Stored entries
────────────────────────────────────────
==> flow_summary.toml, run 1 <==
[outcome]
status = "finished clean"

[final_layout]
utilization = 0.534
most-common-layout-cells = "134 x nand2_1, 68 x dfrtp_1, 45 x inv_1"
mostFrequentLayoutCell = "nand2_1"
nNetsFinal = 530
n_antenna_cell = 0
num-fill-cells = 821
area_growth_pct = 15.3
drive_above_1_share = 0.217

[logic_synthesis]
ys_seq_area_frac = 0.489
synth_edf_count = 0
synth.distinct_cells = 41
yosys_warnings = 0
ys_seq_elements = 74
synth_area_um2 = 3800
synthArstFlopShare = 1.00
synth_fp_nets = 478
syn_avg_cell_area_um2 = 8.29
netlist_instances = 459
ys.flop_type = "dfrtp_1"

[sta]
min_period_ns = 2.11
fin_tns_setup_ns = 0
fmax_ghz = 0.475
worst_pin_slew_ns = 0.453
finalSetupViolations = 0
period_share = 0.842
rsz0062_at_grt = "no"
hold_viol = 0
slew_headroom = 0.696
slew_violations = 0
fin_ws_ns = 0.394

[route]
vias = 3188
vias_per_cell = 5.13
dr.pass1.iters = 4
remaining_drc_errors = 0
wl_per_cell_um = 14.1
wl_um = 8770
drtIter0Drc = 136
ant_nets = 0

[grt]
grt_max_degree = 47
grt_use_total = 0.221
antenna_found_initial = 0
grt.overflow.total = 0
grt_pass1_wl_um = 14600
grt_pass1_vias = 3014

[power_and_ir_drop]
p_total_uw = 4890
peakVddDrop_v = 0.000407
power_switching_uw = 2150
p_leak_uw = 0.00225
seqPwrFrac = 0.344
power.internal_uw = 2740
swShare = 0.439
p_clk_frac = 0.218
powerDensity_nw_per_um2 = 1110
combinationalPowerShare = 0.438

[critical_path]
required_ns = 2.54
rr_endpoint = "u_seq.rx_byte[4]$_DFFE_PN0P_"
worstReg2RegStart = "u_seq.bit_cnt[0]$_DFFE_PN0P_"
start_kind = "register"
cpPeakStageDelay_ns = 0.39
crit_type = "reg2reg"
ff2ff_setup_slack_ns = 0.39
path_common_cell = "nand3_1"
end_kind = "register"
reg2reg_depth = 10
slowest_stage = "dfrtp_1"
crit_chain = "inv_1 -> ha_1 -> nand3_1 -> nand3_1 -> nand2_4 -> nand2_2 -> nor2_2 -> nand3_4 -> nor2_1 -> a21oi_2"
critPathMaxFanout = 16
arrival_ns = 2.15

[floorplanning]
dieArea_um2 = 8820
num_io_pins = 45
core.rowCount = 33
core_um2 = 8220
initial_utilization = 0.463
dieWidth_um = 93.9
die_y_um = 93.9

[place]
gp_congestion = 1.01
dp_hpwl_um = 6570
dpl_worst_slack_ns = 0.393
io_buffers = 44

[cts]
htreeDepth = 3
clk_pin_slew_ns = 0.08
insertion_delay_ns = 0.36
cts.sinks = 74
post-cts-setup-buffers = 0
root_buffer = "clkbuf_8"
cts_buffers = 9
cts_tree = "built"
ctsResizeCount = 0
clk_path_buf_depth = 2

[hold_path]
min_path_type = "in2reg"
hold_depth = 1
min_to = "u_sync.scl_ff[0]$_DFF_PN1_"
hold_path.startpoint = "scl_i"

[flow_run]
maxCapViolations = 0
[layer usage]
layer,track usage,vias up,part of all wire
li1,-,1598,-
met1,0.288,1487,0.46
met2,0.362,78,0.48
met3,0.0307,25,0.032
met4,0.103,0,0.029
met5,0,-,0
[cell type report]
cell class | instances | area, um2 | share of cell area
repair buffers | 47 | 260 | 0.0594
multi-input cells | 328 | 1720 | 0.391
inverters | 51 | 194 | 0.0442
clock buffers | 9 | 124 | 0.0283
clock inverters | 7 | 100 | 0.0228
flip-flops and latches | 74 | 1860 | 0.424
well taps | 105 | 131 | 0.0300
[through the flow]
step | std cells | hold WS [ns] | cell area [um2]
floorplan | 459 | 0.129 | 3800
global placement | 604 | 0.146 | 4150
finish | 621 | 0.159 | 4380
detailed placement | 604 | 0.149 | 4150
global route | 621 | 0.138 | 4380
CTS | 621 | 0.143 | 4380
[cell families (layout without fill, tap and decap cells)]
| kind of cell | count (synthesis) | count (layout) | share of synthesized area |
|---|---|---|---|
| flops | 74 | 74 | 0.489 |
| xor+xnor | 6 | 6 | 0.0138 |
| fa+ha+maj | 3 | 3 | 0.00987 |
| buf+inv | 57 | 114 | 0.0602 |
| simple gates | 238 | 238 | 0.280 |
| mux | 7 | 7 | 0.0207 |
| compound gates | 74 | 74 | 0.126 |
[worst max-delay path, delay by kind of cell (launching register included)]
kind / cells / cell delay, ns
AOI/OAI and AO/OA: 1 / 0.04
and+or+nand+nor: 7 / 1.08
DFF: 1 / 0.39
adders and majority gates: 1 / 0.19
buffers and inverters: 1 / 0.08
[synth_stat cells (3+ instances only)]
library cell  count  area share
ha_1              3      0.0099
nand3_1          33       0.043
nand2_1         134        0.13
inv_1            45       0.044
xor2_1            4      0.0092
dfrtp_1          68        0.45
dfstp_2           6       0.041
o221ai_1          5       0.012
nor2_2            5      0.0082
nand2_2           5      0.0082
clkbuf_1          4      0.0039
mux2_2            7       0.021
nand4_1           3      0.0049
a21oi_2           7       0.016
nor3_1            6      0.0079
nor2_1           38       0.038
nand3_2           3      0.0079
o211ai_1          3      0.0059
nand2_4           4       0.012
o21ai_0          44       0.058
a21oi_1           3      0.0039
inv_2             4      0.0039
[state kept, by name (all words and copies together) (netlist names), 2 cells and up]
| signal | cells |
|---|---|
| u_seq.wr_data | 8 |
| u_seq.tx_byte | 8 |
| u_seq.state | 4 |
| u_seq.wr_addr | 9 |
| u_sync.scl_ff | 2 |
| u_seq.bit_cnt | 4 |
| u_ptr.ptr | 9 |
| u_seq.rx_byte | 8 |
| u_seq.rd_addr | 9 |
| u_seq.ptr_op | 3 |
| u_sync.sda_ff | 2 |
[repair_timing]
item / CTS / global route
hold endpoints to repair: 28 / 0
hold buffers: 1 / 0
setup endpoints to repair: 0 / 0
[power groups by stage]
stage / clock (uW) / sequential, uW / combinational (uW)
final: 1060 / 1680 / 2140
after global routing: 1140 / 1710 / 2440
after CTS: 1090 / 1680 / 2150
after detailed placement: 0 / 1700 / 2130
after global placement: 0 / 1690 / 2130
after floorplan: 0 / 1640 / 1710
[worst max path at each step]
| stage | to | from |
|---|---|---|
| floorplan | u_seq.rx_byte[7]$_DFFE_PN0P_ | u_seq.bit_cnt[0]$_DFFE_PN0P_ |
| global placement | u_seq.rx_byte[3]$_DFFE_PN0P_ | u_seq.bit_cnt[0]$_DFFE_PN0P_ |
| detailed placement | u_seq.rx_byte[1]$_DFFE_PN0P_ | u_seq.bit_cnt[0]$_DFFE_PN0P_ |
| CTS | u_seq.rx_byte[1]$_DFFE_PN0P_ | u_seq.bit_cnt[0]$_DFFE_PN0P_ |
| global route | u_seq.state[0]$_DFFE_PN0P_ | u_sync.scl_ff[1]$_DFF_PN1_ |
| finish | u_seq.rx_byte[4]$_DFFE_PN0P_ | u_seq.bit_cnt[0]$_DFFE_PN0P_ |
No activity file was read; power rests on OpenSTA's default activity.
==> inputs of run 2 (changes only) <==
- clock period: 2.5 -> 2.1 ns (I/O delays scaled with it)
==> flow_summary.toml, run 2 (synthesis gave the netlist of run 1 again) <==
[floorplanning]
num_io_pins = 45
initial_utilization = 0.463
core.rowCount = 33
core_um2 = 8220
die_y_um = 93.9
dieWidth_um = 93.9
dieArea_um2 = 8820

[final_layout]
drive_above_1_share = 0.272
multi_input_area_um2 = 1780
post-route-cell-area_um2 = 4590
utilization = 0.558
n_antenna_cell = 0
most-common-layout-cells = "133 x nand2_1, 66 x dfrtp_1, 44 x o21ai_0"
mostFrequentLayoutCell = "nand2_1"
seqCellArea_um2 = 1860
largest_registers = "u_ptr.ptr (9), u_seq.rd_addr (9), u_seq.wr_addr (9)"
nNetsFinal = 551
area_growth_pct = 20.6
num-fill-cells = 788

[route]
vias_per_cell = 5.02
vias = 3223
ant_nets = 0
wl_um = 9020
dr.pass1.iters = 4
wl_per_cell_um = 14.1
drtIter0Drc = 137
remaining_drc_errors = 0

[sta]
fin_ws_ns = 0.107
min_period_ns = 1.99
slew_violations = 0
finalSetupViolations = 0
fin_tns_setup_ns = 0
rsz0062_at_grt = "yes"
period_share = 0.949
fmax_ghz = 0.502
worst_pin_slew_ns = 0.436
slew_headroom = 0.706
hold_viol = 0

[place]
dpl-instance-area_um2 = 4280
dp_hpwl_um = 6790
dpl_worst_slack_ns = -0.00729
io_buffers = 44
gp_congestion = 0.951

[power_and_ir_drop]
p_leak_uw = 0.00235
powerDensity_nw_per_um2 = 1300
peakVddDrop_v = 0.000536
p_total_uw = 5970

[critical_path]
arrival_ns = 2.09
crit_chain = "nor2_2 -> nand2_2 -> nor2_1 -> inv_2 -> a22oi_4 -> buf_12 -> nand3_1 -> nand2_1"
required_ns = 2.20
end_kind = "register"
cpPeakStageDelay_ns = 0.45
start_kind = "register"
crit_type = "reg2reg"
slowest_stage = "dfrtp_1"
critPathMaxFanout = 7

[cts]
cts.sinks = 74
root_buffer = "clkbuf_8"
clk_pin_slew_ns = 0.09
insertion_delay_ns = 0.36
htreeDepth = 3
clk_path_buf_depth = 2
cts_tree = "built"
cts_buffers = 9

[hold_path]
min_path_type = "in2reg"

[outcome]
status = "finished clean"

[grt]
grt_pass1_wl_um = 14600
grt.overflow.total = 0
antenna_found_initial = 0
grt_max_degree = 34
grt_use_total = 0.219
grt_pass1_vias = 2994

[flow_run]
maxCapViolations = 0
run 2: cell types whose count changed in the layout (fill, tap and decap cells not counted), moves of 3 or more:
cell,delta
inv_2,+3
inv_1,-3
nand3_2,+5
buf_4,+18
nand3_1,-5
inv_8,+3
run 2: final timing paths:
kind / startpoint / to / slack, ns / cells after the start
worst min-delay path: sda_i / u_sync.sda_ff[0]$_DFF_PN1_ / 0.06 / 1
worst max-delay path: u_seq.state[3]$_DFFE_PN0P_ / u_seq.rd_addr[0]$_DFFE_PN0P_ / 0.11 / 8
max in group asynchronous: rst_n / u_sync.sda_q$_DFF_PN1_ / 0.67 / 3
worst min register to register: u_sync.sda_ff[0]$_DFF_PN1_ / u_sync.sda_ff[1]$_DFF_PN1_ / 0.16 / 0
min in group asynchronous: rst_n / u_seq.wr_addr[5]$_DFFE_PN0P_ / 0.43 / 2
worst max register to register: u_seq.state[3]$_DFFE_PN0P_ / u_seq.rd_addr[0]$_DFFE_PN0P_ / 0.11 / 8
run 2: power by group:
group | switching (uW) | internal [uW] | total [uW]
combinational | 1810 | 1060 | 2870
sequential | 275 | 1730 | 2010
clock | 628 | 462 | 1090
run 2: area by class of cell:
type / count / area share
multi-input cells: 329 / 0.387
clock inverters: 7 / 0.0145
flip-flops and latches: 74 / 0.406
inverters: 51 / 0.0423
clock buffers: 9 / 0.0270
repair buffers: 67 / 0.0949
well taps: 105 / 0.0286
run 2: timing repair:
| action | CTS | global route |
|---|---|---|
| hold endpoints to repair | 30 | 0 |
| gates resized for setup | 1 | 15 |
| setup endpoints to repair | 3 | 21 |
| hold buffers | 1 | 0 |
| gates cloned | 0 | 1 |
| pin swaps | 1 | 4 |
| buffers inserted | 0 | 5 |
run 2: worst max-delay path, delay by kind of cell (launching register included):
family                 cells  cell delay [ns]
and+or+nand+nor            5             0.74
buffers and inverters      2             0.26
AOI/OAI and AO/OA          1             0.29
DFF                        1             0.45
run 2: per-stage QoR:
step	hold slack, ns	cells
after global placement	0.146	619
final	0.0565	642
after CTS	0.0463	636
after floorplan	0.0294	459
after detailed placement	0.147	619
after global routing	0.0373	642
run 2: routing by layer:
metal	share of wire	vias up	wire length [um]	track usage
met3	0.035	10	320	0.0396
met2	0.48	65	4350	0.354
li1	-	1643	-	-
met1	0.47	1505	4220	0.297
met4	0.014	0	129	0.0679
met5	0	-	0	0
────────────────────────────────────────
Precisely reproduce the lines of the entries, beginning at the first and ending at the one containing "post-cts-setup-buffers = 0". Add nothing.

==> flow_summary.toml, run 1 <==
[outcome]
status = "finished clean"

[final_layout]
utilization = 0.534
most-common-layout-cells = "134 x nand2_1, 68 x dfrtp_1, 45 x inv_1"
mostFrequentLayoutCell = "nand2_1"
nNetsFinal = 530
n_antenna_cell = 0
num-fill-cells = 821
area_growth_pct = 15.3
drive_above_1_share = 0.217

[logic_synthesis]
ys_seq_area_frac = 0.489
synth_edf_count = 0
synth.distinct_cells = 41
yosys_warnings = 0
ys_seq_elements = 74
synth_area_um2 = 3800
synthArstFlopShare = 1.00
synth_fp_nets = 478
syn_avg_cell_area_um2 = 8.29
netlist_instances = 459
ys.flop_type = "dfrtp_1"

[sta]
min_period_ns = 2.11
fin_tns_setup_ns = 0
fmax_ghz = 0.475
worst_pin_slew_ns = 0.453
finalSetupViolations = 0
period_share = 0.842
rsz0062_at_grt = "no"
hold_viol = 0
slew_headroom = 0.696
slew_violations = 0
fin_ws_ns = 0.394

[route]
vias = 3188
vias_per_cell = 5.13
dr.pass1.iters = 4
remaining_drc_errors = 0
wl_per_cell_um = 14.1
wl_um = 8770
drtIter0Drc = 136
ant_nets = 0

[grt]
grt_max_degree = 47
grt_use_total = 0.221
antenna_found_initial = 0
grt.overflow.total = 0
grt_pass1_wl_um = 14600
grt_pass1_vias = 3014

[power_and_ir_drop]
p_total_uw = 4890
peakVddDrop_v = 0.000407
power_switching_uw = 2150
p_leak_uw = 0.00225
seqPwrFrac = 0.344
power.internal_uw = 2740
swShare = 0.439
p_clk_frac = 0.218
powerDensity_nw_per_um2 = 1110
combinationalPowerShare = 0.438

[critical_path]
required_ns = 2.54
rr_endpoint = "u_seq.rx_byte[4]$_DFFE_PN0P_"
worstReg2RegStart = "u_seq.bit_cnt[0]$_DFFE_PN0P_"
start_kind = "register"
cpPeakStageDelay_ns = 0.39
crit_type = "reg2reg"
ff2ff_setup_slack_ns = 0.39
path_common_cell = "nand3_1"
end_kind = "register"
reg2reg_depth = 10
slowest_stage = "dfrtp_1"
crit_chain = "inv_1 -> ha_1 -> nand3_1 -> nand3_1 -> nand2_4 -> nand2_2 -> nor2_2 -> nand3_4 -> nor2_1 -> a21oi_2"
critPathMaxFanout = 16
arrival_ns = 2.15

[floorplanning]
dieArea_um2 = 8820
num_io_pins = 45
core.rowCount = 33
core_um2 = 8220
initial_utilization = 0.463
dieWidth_um = 93.9
die_y_um = 93.9

[place]
gp_congestion = 1.01
dp_hpwl_um = 6570
dpl_worst_slack_ns = 0.393
io_buffers = 44

[cts]
htreeDepth = 3
clk_pin_slew_ns = 0.08
insertion_delay_ns = 0.36
cts.sinks = 74
post-cts-setup-buffers = 0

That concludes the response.